- Relator(a)
- Ministro Joel Ilan Paciornik
- Órgão julgador
- Quinta Turma
- Data do julgamento
- 22/10/2024
- Data de publicação
- 25/10/2024
STJ – Acórdão, Rel. Ministro Joel Ilan Paciornik, Quinta Turma, j. 22/10/2024, p. 25/10/2024
DIREITO PROCESSUAL PENAL. AGRAVO REGIMENTAL. HOMICÍDIO. PRONÚNCIA. INDÍCIOS DE AUTORIA PRODUZIDOS EM DELEGACIA. TESTEMUNHOS INDIRETOS EM JUÍZO. AGRAVO DESPROVIDO. I. CASO EM EXAME 1. Agravo regimental interposto pelo Ministério Público contra decisão que deu provimento a recurso especial da defesa para impronunciar o agravado, porquanto os indícios de autoria estavam fundados exclusivamente em elementos colhidos na fase investigativa.
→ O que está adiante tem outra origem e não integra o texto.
Source: an optimization exercise on an open RTL-to-GDS flow (aim: small area, a short achievable clock period and few clock cycles per item). Production flows keep margins and buffers that such runs may drop. Only simulation tests tie the RTL to the original design; equivalence was not proved. Power figures rest on the tool's default switching activity, not on a simulated workload.

==> 08-05: inputs <==
==> flow/design.v (excerpt) <==
module pipelined_prime_sieve #(
	parameter int VALUE_BITS = 16,
	parameter int NUM_STAGES = 64
) (
	input  logic                  clk,
	input  logic                  arst_n,
	input  logic                  in_valid,
	output logic                  in_ready,
	input  logic [VALUE_BITS-1:0] in_candidate,
	output logic                  out_valid,
	input  logic                  out_ready,
	output logic [VALUE_BITS-1:0] out_prime_value,
	output logic                  out_table_full
);
	localparam int W   = VALUE_BITS;
	localparam int P   = 8;                     
	localparam int G   = NUM_STAGES / P - 1;    
	localparam int R   = 3;                     
	localparam int CW  = $clog2(NUM_STAGES + 1);
	localparam int GW  = $clog2(G);
	localparam int NW  = 3;                     
	localparam int LW  = $clog2(P);
	localparam int SW  = $clog2(W);
	localparam int BW  = $clog2(W + 1);
	localparam int KW  = BW + 2;
	localparam int TB  = (G + 1) / 2;           
	function automatic logic [SW-1:0] ctz(input logic [W-1:0] c);
		ctz = '0;
		for (int i = W - 1; i >= 0; i--)
			if (c[i]) ctz = SW'(i);
	endfunction
	function automatic logic [BW-1:0] bitlen(input logic [W-1:0] c);
		bitlen = '0;
		for (int i = 0; i < W; i++)
			if (c[i]) bitlen = BW'(i + 1);
	endfunction
	function automatic logic [KW-1:0] sizekey(input logic [W-1:0] c);
		logic [BW-1:0] bl;
		logic [W+1:0]  x;
		bl = bitlen(c);
		x  = {c, 2'b00} >> (bl - 1'b1);
		sizekey = {bl, x[1:0]};
	endfunction
	function automatic logic [NW-1:0] iters(input logic [KW-1:0] kc, input logic [KW-1:0] kd);
		logic [BW+1:0] k;
		k = (BW+2)'(kc[KW-1:2]) + (BW+2)'(W) + (BW+2)'(kc[1:0] >= kd[1:0]) - (BW+2)'(kd[KW-1:2]);
		iters = NW'((1 << NW) - 1);
		for (int n = (1 << NW) - 2; n >= 1; n--)
			if (k <= (BW+2)'(n * R + W))
				iters = NW'(n);
	endfunction
	logic          ib_v, ib_drop;
	logic [W-1:0]  ib_c;
	logic [KW-1:0] ib_key;
	logic [SW-1:0] ib_s;
	logic          ib_p2;
	logic          p2v;
	logic [W-1:0]  p2m;
	logic [W-1:1]  head_dp [P];
	logic [SW-1:0] head_s [P];
  ...
make LEC_CHECK=0 CAP_MARGIN=20 CORE_MARGIN=2 CORE_UTILIZATION=45 PLACE_DENSITY=0.6 SETUP_SLACK_MARGIN=0.2 SLEW_MARGIN=20 finish   # period 4.0 ns
run.sh (not shown) runs the stock make flow with config.mk's settings and CLKGATE_MAP_FILE= SYNTH_SCRIPT=/design/flow/synth_recipe.tcl, a recipe that flattens the netlist after the stock synthesis.
==> inputs of 01-25, as changes to 08-05 <==
--- a/flow/design.v
+++ b/flow/design.v
@@ -44,16 +44,26 @@
 	function automatic logic [NW-1:0] iters(input logic [KW-1:0] kc, input logic [KW-1:0] kd);
 		logic [BW+1:0] k;
 		k = (BW+2)'(kc[KW-1:2]) + (BW+2)'(W) + (BW+2)'(kc[1:0] >= kd[1:0]) - (BW+2)'(kd[KW-1:2]);
 		iters = NW'((1 << NW) - 1);
 		for (int n = (1 << NW) - 2; n >= 1; n--)
 			if (k <= (BW+2)'(n * R + W))
 				iters = NW'(n);
 	endfunction
+	function automatic logic [W-1:0] enc(input logic [W-1:0] c);
+		logic [SW-1:0] s;
+		logic [W-1:0]  dp;
+		s  = ctz(c);
+		dp = c >> s;
+		if (c[0])
+			enc = c;
+		else
+			enc = ({W{1'b1}} << (W + 1 - s)) | (dp & {{(W-1){1'b1}}, 1'b0});
+	endfunction
 	logic          ib_v, ib_drop;
 	logic [W-1:0]  ib_c;
 	logic [KW-1:0] ib_key;
 	logic [SW-1:0] ib_s;
 	logic          ib_p2;
 	logic          p2v;
 	logic [W-1:0]  p2m;
 	logic [W-1:1]  head_dp [P];
@@ -109,57 +119,54 @@
 	logic [G-1:0]  ne;
 	logic          take, start_r, start_b, last_iter;
 	logic          hit, hit_h, hit_l, miss_h, surv_h, surv_l, done_l, kill;
 	logic          move;
 	logic          out_free, emit_l, emit_h;
 	logic [NW-1:0] nit_src;
 	logic [P-1:0]  lane_hit;
 	logic [P-1:0]  vmask_src;
-	logic [GW:0]   tg, tgq;
-	logic [LW-1:0] tlq;
+	logic [GW:0]   tg;
 	logic [LW-1:0] tl;
 	logic          wr_en;
 	logic          cm_v, cm_ring, cm_p2;
 	logic [KW-1:0] cm_gb;
+	logic [W-1:0]  cm_c;
 	assign full    = (used >= CW'(NUM_STAGES));
 	assign lapneed = (used >= CW'(P));
 	always_comb
 		for (int g = 0; g < G; g++)
 			ne[g] = (CW'(P * (g + 1)) < used);
 	assign take    = !itv && selh && !h_v && ib_v && !ib_drop;
 	logic [GW-1:0] gsel;
 	assign gsel    = tapb ? ((rot >= GW'(G - TB)) ? rot - GW'(G - TB) : rot + GW'(TB)) : rot;
 	assign start_r = !itv && !take && l_v && !l_done && ne[gsel] && !visited[gsel];
 	assign start_b = take || start_r;
 	assign nit_src   = take ? ((used == '0) ? NW'(1) : iters(ib_key, gbl_h)) : nitr;
 	logic lastq;       
 	logic first_last;  
-	assign first_last = take ? ((used == '0)
-	                            || ((BW+2)'(ib_key[KW-1:2]) + (BW+2)'(ib_key[1:0] >= gbl_h[1:0])
-	                                <= (BW+2)'(gbl_h[KW-1:2]) + (BW+2)'(R)))
-	                         : (nitr == NW'(1));
+	assign first_last = take ? ((used == '0) || iters(ib_key, gbl_h) == NW'(1)) : (nitr == NW'(1));
 	assign last_iter  = itv ? lastq : first_last;
 	assign hit    = ck_v && |lane_hit;
 	assign hit_h  = hit && !ck_l;
 	assign hit_l  = hit && ck_l;
 	assign miss_h = ck_v && !ck_l && !hit;
 	assign surv_h = miss_h && !lapneed;
 	assign done_l = l_v && !l_done && !(itv && own_l) && !start_r
 	                && ~|(ne & ~visited) && (full || wrote);
 	assign surv_l = done_l && !hit_l;
 	assign kill   = hit_l && start_r;
 	assign move = lapneed && !l_v && h_v && !h_done
 	              && (h_pass || (itv && !own_l && last_iter));
 	assign out_free = !out_v || out_ready;
 	assign emit_l   = out_free && ((l_v && l_done) || surv_l);
 	assign emit_h   = out_free && ((h_v && h_done) || surv_h);
 	assign in_ready = !ib_v || ib_drop || take;
-	assign tg    = tgq;
-	assign tl    = tlq;
+	assign tg    = (GW + 1)'(used / CW'(P)) - 1'b1;
+	assign tl    = LW'(used % CW'(P));
 	assign wr_en = l_v && lapneed && !full && (tg == {1'b0, rot});
 	always_comb begin
 		for (int l = 0; l < P; l++) begin
 			if (selh)
 				vmask_src[l] = (CW'(l) < used);
 			else
 				vmask_src[l] = vm_r[l];
 		end
@@ -224,21 +231,23 @@
 			dpd[0] = 1'b1;
 			for (int i = 1; i < W; i++)
 				dpd[i] = x[i] & (x[0] | ~pre[i + 1]);
 			for (int j = 0; j < W; j++)
 				mask[j] = ~x[0] & pre[W - j];
 			for (int j = 0; j < W; j++)
 				mask_h[j] = (SW'(j) < head_s[l]);
 		end
-		assign dsrc = selh ? head_dp[l] : dfirst[l];
-		assign dp   = {itd ? dq[l] : dsrc, 1'b1};
+		logic [W-1:1] head_dp_next;
+		assign head_dp_next = (take && !lapneed && used[LW-1:0] == LW'(l)) ? hw_dp : head_dp[l];
+		assign dsrc = dfirst[l];
+		assign dp   = {itd ? dq[l] : dfirst[l], 1'b1};
 		logic [W-1:0] dqp, dfp;
 		assign dqp = {dq[l], 1'b1};
-		assign dfp = {dsrc, 1'b1};
+		assign dfp = {dfirst[l], 1'b1};
 		always_comb begin
 			logic [W-1:0] dd, u, v;
 			logic e;
 			logic [W-1:0] sa0, ca0, sb0, cb0;
 			logic         ba0, bb0;
 			e   = ls[l][1] ^ lc[l][1] ^ (ls[l][0] | lc[l][0]);
 			dd  = lb[l] ? dqp : '0;
 			u   = ls[l] ^ lc[l] ^ dd;
@@ -265,17 +274,17 @@
 				c  = v;
 				b  = b ? (e ^ dp[1]) : e;
 			end
 		end
 		always_ff @(posedge clk) begin
 			ls[l]   <= s;
 			lc[l]   <= c;
 			lb[l]   <= b;
-			dfirst[l] <= dpd[W-1:1];
+			dfirst[l] <= selh_next ? head_dp_next : dpd[W-1:1];
 			mokn[l] <= ~|(l_c_next & mask);
 			if (!itd) begin
 				dq[l]    <= dsrc;
 				mok[l]   <= selh ? ~|(cs & mask_h) : mokn[l];
 				vmask[l] <= vmask_src[l];
 			end
 		end
 		assign sa = {2'b0, ls[l]};
@@ -302,18 +311,16 @@
 	always_ff @(posedge clk) begin
 		selh <= selh_next;
 		itd  <= itv_next;
 		tapb   <= tapb_next;
 		tapb_q <= tapb_n2;
 		gsel_q <= gsel_n2;
 		nitr   <= move ? iters(h_key, gk_next) : iters(l_key, gk_next);
 		vm_r   <= vm_r_next;
-		tgq    <= (GW + 1)'(used_next / CW'(P)) - 1'b1;
-		tlq    <= LW'(used_next % CW'(P));
 		cs   <= (!h_v_pred && ib_v_next && !ib_drop_next) ? ib_c_next : l_c_next;
 		if (accept) begin
 			ib_c   <= in_candidate;
 			ib_p2  <= (in_candidate & (in_candidate - 1'b1)) == '0;
 			ib_key <= sizekey(in_candidate);
 			ib_s   <= ctz(in_candidate);
 		end
 		if (take) begin
@@ -332,16 +339,17 @@
 			l_enc <= h_enc;
 		end
 		if (!l_done)
 			l_full <= full;
 		cm_ring <= l_v;
 		cm_gb   <= l_v ? ((tl == '0 || l_gb < gbl[tg[GW-1:0]]) ? l_gb : gbl[tg[GW-1:0]])
 		               : ((used == '0 || h_gb < gbl_h) ? h_gb : gbl_h);
 		cm_p2   <= l_v ? l_p2 : h_p2;
+		cm_c    <= l_v ? l_c : h_c;
 		if (out_free) begin
 			out_val  <= l_v ? l_c : h_c;
 			out_full <= l_v && (l_done ? l_full : full);
 		end
 	end
 	always_ff @(posedge clk or negedge arst_n) begin
 		if (!arst_n) begin
 			ib_v    <= 1'b0;
@@ -397,16 +405,16 @@
 				if (l_v && wr_en)
 					wrote <= 1'b1;
 			end
 			cm_v <= (surv_l || surv_h) && !full;
 			if (cm_v) begin
 				used <= used + 1'b1;
 				if (cm_p2) begin
 					p2v <= 1'b1;
-					p2m <= (cm_ring ? l_c : h_c) - 1'b1;
+					p2m <= cm_c - 1'b1;
 				end
 			end
 			if (out_free)
 				out_v <= emit_l || emit_h;
 		end
 	end
 endmodule
--- a/flow/config.mk
+++ b/flow/config.mk
@@ -4,10 +4,9 @@
 export VERILOG_FILES = /design/flow/design.v
 export SDC_FILE = /design/flow/constraint.sdc
 export NUM_CORES = 4
 export LEC_CHECK = 0
 export CAP_MARGIN = 20
 export CORE_MARGIN = 2
 export CORE_UTILIZATION = 45
 export PLACE_DENSITY = 0.6
-export SETUP_SLACK_MARGIN = 0.2
 export SLEW_MARGIN = 20
==> qor summary <==
Power in the clock group: 01-25 18500 µW; 08-05 18600 µW
R2R depth: 01-25 19; 08-05 17
Hold buffer count at CTS: 01-25 1; 08-05 0
Die Span Y: 01-25 426 µm; 08-05 427 µm
Proportion of register bits with asynchronous set or reset after synthesis: 01-25 0.0122; 08-05 0.0123
Clkbuf count: 01-25 260; 08-05 281
Wire length of the first global-routing pass: 01-25 337000 µm; 08-05 329000 µm
Vias after detailed routing: 01-25 50600; 08-05 50700
Number of inserted diodes: 01-25 4; 08-05 5
Final design area excluding fillers: 01-25 0.0916 mm²; 08-05 0.0917 mm²
Critical register-to-register path startpoint: 01-25 used[3]; 08-05 gsel_q[0]
Syn Nets: 01-25 7419; 08-05 7577
PwrDens: 01-25 417 mW/mm²; 08-05 413 mW/mm²
Met1 Resource Use GR: 01-25 0.368; 08-05 0.358
Outcome: 01-25 failed layout checks; 08-05 no timing/DRC/antenna violations
Reasons for failing layout checks: 01-25 setup timing; 08-05 -
Area of the core: 01-25 0.176 mm²; 08-05 0.178 mm²
Maximum clock frequency: 01-25 249 MHz; 08-05 267 MHz
Final Routed Wirelength: 01-25 228000 µm; 08-05 220000 µm
Vias in the first global route: 01-25 50800; 08-05 51100
Testbench counts of 08-05, summed over its fixed seeds: cycles 22,337, items 6,467.
Testbench counts of 01-25, summed over its fixed seeds: cycles 22,337, items 6,467.

static timing again, ports no longer ideal:
The results above use ideal ports. As a check the final layouts listed here were re-extracted and re-timed, cells and wires unchanged. Step 1, drivers: a clkbuf_16 drives clk and a buf_2 each remaining input, both assumed. Step 2 moves the port delays by t, midway between the first and last clock arrival at a register: inputs arrive t later, outputs are due t later. That takes back most of the time a late clock gives input paths. Three values: no drivers, after step 1, after step 2; two values: the first two.
run | shift t [ns] | slack for setup (ns) | worst hold slack (ns)
08-05 | 0.909 | 0.249 / 0.249 / 0.066 | 0.304 / 0.304 / 0.304
01-25 | 0.908 | -0.021 / -0.021 / -0.146 | 0.305 / 0.305 / 0.305
The setup slack of 08-05, which loses most, moves by 0.000 ns with the drivers and by -0.183 ns with both steps.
II. QUESTÃO EM DISCUSSÃO 2. A questão em discussão consiste em saber se a pronúncia pode ser fundamentada exclusivamente em elementos colhidos durante o inquérito policial e em depoimentos judiciais de testemunhas indiretas. III. RAZÕES DE DECIDIR 3. A sentença de pronúncia foi afastada porque não apresentados indícios mínimos de autoria produzidos ou confirmados em juízo, notadamente porque os indícios de autoria não podem se basear exclusivamente em elementos colhidos durante o inquérito policial. A testemunha presencial do delito foi ouvida apenas na fase investigativa, sem justificativa para não repetição em fase judicial. 4. O depoimento judicial de testemunha indireta, do tipo "ouviu dizer", não é suficiente para fundamentar a pronúncia. IV. DISPOSITIVO E TESE 5. Agravo regimental desprovido. Tese de julgamento: "1. A pronúncia não pode estar fundada exclusivamente em elementos colhidos durante o inquérito policial. 2. O testemunho de 'ouvir dizer' em juízo não é suficiente para fundamentar a pronúncia." Dispositivos relevantes citados: CPP, arts. 155, 413 e 414. Jurisprudência relevante citada: STJ, AgRg no AgRg no AREsp 2.097.753/MG, Rel. Min. Reynaldo Soares da Fonseca, Quinta Turma, julgado em 02.08.2022; STJ, AgRg no HC 765.618/TO, Rel. Min. Jesuíno Rissato, Sexta Turma, julgado em 13.06.2023. (AgRg no AgRg no AREsp n. 2.433.555/SP, relator Ministro Joel Ilan Paciornik, Quinta Turma, julgado em 22/10/2024, DJe de 25/10/2024.)